Exercise prompt
Look for "counts" in each line of the records, and copy the lines that have it.

⁂

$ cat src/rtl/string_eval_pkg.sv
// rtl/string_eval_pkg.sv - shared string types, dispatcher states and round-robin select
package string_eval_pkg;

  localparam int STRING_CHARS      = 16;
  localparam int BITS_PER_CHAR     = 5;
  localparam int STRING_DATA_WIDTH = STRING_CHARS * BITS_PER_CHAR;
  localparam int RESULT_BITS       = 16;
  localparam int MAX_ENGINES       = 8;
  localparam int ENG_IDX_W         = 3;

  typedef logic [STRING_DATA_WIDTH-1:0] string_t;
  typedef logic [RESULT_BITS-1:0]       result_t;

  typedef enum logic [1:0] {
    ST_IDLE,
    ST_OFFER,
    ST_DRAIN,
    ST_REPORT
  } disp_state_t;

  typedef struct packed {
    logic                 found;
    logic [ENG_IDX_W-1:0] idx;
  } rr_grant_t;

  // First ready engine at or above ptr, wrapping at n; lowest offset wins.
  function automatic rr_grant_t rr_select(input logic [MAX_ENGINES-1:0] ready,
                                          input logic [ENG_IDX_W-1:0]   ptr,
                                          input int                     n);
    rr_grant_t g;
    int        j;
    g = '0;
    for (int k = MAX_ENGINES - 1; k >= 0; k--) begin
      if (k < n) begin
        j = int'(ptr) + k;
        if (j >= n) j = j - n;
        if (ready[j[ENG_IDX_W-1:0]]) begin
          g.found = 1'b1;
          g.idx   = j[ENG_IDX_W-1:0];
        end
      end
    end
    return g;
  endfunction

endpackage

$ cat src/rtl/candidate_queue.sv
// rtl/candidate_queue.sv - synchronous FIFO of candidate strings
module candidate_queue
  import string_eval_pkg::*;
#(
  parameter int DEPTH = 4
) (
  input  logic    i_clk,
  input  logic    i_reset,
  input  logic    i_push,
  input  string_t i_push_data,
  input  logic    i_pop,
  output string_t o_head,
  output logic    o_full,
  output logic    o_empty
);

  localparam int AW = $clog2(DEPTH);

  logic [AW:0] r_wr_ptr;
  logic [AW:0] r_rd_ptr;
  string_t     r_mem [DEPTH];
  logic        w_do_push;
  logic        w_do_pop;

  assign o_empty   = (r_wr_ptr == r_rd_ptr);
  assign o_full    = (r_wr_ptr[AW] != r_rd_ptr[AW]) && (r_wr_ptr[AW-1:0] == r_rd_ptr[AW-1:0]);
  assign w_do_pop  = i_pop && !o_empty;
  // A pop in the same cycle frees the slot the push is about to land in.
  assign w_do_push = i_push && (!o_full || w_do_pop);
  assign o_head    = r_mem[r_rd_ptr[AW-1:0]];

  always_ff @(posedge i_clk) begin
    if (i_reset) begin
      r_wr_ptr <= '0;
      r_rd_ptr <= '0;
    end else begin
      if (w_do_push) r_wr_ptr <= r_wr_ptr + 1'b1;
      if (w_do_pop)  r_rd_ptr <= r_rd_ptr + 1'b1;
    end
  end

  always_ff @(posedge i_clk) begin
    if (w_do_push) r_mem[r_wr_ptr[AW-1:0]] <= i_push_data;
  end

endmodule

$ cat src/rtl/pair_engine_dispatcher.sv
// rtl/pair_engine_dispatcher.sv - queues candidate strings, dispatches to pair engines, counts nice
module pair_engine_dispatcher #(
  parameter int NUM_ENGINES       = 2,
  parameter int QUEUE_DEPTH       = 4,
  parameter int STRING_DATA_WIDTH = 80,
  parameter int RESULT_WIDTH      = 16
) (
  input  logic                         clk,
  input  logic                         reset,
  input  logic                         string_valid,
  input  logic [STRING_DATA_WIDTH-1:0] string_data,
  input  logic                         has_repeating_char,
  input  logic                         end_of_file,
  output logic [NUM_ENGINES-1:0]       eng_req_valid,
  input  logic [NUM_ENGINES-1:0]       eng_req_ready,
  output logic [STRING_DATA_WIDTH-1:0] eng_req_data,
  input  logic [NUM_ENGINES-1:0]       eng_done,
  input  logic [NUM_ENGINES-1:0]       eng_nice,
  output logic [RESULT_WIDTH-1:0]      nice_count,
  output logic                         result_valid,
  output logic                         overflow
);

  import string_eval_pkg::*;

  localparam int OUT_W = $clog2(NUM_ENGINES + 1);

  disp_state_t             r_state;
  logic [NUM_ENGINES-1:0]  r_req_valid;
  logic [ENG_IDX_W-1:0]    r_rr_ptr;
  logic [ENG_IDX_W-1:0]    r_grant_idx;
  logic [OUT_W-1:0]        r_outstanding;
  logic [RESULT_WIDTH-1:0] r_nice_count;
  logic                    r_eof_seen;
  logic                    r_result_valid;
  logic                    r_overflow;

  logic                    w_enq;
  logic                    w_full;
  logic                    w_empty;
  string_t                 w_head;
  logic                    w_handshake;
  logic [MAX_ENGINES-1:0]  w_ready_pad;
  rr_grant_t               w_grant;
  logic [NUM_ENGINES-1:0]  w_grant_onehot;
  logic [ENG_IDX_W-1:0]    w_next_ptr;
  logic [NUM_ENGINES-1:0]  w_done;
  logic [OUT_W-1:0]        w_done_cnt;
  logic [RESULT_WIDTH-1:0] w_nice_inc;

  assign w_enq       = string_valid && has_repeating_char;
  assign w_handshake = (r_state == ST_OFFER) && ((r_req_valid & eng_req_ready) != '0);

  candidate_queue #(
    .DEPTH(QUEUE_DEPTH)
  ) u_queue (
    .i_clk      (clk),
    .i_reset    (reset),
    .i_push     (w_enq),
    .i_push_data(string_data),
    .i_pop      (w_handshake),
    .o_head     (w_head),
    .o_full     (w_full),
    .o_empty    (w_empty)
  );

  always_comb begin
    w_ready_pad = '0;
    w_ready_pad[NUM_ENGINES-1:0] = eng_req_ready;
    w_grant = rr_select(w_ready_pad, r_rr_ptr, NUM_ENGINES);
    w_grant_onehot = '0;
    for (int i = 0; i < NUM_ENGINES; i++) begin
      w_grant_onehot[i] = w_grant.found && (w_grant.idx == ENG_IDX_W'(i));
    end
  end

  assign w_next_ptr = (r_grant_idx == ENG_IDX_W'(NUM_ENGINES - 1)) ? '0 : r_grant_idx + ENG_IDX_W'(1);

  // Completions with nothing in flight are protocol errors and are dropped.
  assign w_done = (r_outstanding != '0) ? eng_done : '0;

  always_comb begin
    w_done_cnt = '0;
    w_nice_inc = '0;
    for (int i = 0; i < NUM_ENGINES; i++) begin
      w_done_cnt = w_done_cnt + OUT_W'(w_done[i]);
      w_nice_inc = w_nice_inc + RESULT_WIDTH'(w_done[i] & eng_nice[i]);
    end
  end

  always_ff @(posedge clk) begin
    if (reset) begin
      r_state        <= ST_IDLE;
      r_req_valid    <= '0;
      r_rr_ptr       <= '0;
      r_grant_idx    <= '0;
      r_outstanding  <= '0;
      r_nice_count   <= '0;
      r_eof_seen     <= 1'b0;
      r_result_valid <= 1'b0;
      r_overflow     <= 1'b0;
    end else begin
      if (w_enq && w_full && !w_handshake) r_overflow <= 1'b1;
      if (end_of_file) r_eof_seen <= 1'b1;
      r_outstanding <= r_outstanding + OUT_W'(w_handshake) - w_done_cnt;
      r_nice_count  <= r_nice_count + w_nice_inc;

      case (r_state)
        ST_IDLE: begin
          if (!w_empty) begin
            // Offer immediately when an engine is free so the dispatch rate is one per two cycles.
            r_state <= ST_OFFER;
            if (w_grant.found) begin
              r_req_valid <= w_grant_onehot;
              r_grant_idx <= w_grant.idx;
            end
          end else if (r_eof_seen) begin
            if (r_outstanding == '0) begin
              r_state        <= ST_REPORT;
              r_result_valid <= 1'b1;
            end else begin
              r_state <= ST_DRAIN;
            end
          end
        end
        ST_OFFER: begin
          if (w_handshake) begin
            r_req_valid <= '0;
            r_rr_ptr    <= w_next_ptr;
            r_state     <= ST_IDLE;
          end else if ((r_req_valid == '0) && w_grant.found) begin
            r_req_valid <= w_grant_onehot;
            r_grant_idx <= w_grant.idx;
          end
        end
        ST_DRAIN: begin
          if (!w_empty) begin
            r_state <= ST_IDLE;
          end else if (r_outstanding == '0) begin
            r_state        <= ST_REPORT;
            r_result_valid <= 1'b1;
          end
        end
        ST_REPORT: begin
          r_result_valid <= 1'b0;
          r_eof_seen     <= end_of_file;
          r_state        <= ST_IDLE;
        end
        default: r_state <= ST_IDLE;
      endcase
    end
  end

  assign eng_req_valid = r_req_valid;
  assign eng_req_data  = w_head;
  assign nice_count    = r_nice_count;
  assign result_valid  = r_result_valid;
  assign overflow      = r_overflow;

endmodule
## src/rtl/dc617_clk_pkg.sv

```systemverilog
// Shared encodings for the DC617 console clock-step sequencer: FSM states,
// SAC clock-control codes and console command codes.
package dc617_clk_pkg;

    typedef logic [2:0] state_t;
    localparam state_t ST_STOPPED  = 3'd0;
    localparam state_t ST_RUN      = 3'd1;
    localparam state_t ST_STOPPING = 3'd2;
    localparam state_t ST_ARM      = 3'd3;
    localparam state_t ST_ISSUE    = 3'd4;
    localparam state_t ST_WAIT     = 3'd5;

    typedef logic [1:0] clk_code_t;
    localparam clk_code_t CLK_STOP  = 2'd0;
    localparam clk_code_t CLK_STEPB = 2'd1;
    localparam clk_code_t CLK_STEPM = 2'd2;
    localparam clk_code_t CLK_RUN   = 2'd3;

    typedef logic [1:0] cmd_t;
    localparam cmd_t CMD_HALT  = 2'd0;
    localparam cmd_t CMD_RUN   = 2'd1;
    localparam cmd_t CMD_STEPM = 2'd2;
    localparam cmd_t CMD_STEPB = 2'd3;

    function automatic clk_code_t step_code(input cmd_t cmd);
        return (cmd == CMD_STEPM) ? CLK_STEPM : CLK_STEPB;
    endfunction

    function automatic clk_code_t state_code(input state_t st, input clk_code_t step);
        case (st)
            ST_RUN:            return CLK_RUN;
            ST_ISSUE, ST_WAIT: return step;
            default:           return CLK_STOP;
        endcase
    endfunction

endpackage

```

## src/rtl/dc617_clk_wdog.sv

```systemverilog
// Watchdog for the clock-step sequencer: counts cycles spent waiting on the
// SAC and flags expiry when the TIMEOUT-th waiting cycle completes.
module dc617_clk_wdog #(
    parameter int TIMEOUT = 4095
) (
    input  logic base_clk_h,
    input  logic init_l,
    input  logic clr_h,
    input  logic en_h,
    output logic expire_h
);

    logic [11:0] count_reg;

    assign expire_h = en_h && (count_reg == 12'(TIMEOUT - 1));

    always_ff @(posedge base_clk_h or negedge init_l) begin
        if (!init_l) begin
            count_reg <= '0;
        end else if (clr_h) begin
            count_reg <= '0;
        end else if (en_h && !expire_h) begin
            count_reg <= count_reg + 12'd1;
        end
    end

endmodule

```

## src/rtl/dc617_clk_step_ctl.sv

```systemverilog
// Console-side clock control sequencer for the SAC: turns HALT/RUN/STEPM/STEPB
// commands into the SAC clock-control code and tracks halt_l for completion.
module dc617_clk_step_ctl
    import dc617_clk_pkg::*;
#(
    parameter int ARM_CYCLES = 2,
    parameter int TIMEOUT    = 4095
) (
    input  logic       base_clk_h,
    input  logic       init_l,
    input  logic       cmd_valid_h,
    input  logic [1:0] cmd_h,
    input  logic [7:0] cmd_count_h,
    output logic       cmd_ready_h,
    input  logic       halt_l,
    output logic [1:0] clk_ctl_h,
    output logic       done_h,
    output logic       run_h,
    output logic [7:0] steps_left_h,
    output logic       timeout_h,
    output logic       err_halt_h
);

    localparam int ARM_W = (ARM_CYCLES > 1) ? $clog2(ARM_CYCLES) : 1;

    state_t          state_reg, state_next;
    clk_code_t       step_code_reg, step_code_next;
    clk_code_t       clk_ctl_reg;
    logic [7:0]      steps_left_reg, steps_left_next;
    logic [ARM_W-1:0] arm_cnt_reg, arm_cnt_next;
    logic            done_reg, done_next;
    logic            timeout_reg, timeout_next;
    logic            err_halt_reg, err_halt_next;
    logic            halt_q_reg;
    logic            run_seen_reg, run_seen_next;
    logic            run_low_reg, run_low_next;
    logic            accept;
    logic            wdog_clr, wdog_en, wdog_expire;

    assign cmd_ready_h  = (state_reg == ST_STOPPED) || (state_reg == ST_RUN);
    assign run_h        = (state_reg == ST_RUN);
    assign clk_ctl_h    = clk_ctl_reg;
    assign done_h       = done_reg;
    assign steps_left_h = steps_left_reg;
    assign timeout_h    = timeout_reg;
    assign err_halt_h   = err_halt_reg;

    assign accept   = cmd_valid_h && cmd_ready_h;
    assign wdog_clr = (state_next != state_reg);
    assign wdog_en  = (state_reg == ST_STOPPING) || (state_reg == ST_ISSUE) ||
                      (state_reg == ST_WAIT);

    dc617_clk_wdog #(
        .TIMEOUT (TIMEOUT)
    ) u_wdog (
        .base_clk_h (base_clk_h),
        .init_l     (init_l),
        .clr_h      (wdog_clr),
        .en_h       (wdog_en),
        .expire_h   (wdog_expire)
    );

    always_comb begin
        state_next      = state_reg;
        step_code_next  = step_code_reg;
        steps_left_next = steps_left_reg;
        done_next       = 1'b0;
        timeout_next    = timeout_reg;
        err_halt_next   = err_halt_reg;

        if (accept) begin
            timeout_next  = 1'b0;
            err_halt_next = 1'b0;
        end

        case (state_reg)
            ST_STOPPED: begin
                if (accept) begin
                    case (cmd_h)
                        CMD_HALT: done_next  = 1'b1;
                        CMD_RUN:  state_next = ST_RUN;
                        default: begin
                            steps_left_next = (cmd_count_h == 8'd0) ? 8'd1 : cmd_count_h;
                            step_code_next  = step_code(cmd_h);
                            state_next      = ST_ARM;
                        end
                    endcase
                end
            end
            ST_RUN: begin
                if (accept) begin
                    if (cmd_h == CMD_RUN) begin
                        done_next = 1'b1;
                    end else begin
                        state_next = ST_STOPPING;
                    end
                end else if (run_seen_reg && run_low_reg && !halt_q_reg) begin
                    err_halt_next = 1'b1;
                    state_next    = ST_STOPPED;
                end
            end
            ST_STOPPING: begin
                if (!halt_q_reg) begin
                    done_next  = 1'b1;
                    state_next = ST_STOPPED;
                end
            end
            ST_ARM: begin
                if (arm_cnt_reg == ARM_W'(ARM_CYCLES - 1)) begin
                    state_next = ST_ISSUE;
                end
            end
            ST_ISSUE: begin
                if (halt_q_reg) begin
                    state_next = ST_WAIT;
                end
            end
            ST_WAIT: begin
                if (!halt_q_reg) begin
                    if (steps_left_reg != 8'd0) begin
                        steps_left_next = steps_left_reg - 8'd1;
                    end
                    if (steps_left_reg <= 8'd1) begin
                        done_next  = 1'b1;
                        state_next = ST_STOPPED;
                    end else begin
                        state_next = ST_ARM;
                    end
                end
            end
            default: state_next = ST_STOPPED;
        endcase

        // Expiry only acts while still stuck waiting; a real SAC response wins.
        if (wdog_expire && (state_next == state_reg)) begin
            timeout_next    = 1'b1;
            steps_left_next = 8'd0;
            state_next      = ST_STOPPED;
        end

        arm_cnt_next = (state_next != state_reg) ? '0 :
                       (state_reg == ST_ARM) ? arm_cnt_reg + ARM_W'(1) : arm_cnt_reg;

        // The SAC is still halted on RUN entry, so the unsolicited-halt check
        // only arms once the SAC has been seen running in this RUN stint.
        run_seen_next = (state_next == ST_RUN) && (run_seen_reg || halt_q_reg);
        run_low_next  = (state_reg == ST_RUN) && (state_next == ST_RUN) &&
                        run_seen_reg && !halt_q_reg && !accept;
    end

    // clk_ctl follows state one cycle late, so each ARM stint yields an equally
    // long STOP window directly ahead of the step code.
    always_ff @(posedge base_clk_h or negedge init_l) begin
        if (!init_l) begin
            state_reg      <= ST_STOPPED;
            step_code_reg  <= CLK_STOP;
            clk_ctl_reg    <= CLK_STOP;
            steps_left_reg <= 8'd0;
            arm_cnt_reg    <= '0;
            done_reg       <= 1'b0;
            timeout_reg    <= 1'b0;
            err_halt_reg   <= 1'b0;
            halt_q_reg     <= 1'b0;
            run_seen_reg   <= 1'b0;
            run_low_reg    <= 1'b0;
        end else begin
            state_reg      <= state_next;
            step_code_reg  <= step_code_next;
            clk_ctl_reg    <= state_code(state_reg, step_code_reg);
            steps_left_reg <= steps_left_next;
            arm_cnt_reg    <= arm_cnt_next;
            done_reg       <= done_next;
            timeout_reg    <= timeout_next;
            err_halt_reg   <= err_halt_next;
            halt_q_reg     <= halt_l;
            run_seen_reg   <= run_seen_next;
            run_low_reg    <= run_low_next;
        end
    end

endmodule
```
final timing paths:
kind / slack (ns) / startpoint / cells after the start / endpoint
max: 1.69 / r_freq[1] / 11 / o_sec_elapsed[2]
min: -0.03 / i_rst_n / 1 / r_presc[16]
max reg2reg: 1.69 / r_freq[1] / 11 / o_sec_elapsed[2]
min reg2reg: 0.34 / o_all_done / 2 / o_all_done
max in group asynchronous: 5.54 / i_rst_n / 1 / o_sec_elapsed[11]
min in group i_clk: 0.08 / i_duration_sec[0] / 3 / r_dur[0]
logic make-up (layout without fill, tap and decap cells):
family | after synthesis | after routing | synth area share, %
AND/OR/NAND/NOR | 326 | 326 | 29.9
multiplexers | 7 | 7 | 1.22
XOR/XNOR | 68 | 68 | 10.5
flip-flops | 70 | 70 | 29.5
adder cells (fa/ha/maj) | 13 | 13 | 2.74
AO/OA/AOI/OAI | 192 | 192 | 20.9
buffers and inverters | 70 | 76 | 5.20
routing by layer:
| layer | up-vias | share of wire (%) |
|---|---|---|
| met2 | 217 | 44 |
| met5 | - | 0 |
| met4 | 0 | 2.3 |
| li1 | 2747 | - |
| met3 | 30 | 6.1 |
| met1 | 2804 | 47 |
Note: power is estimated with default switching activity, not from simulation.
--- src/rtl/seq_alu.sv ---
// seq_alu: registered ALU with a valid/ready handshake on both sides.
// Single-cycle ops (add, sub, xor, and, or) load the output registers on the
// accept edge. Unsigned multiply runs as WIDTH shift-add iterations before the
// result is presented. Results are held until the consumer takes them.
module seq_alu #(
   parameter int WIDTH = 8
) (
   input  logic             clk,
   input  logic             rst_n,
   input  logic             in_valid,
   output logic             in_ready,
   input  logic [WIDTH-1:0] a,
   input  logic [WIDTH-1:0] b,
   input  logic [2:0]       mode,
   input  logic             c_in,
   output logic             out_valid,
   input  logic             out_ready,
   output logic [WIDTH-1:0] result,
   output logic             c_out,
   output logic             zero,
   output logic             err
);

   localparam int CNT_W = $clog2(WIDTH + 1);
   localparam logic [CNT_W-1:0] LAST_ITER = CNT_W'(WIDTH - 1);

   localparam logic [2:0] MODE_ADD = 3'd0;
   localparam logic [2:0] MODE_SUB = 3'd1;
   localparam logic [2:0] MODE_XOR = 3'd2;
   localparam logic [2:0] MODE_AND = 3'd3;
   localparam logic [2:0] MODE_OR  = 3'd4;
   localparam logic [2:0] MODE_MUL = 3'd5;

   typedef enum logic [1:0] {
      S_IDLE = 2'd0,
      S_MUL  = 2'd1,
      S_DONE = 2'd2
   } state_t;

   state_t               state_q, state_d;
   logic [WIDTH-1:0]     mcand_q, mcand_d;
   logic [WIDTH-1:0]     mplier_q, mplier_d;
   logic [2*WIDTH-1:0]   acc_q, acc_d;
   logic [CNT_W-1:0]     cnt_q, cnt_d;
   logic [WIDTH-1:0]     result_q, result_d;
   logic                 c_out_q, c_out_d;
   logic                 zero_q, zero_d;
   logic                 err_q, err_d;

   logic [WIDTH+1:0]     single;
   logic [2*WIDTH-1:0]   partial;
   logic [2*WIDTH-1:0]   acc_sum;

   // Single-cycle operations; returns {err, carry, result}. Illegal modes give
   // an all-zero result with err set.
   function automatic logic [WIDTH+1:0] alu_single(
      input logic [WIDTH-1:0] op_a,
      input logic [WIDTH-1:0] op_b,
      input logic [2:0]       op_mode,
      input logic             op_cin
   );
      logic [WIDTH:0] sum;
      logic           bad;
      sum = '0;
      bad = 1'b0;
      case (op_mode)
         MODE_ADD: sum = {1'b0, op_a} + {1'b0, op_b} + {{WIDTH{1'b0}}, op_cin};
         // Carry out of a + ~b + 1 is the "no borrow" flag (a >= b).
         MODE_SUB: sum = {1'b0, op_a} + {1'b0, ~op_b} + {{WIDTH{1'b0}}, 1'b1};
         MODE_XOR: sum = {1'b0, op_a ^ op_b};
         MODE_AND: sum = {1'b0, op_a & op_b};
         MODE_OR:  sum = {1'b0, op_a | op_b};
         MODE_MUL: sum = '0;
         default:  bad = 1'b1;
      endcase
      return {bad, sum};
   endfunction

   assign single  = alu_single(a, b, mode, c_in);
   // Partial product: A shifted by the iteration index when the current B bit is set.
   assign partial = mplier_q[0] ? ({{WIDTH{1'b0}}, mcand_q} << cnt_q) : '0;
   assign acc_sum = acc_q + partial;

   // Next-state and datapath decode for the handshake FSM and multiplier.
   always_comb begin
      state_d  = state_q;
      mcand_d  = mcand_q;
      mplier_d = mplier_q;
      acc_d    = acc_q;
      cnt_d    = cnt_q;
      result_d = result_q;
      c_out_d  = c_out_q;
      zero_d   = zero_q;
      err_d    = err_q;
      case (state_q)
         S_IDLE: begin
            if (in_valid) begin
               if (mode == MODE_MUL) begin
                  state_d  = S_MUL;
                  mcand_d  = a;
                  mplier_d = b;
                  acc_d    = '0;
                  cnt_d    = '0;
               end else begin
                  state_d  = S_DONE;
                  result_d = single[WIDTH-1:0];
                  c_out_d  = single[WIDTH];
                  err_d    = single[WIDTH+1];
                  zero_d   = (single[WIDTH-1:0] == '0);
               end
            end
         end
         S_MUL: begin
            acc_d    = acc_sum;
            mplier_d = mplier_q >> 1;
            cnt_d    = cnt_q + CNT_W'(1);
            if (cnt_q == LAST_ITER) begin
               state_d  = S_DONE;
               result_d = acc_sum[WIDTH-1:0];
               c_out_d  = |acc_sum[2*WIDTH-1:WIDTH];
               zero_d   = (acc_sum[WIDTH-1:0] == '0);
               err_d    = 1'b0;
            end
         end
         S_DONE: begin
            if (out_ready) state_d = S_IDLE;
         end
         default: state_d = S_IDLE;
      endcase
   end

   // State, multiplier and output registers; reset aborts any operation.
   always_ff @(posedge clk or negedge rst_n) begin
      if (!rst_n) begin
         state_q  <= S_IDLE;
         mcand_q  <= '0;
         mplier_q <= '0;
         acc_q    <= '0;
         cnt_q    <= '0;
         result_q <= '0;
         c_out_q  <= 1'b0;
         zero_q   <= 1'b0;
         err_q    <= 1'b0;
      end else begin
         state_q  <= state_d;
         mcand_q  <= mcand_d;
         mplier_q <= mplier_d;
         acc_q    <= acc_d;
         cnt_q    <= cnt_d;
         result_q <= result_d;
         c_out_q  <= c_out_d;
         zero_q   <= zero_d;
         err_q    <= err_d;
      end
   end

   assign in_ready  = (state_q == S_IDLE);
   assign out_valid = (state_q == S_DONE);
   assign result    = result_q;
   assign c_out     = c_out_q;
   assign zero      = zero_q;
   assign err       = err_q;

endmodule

⁂

Reply to the exercise
// rtl/pair_engine_dispatcher.sv - queues candidate strings, dispatches to pair engines, counts nice
// Watchdog for the clock-step sequencer: counts cycles spent waiting on the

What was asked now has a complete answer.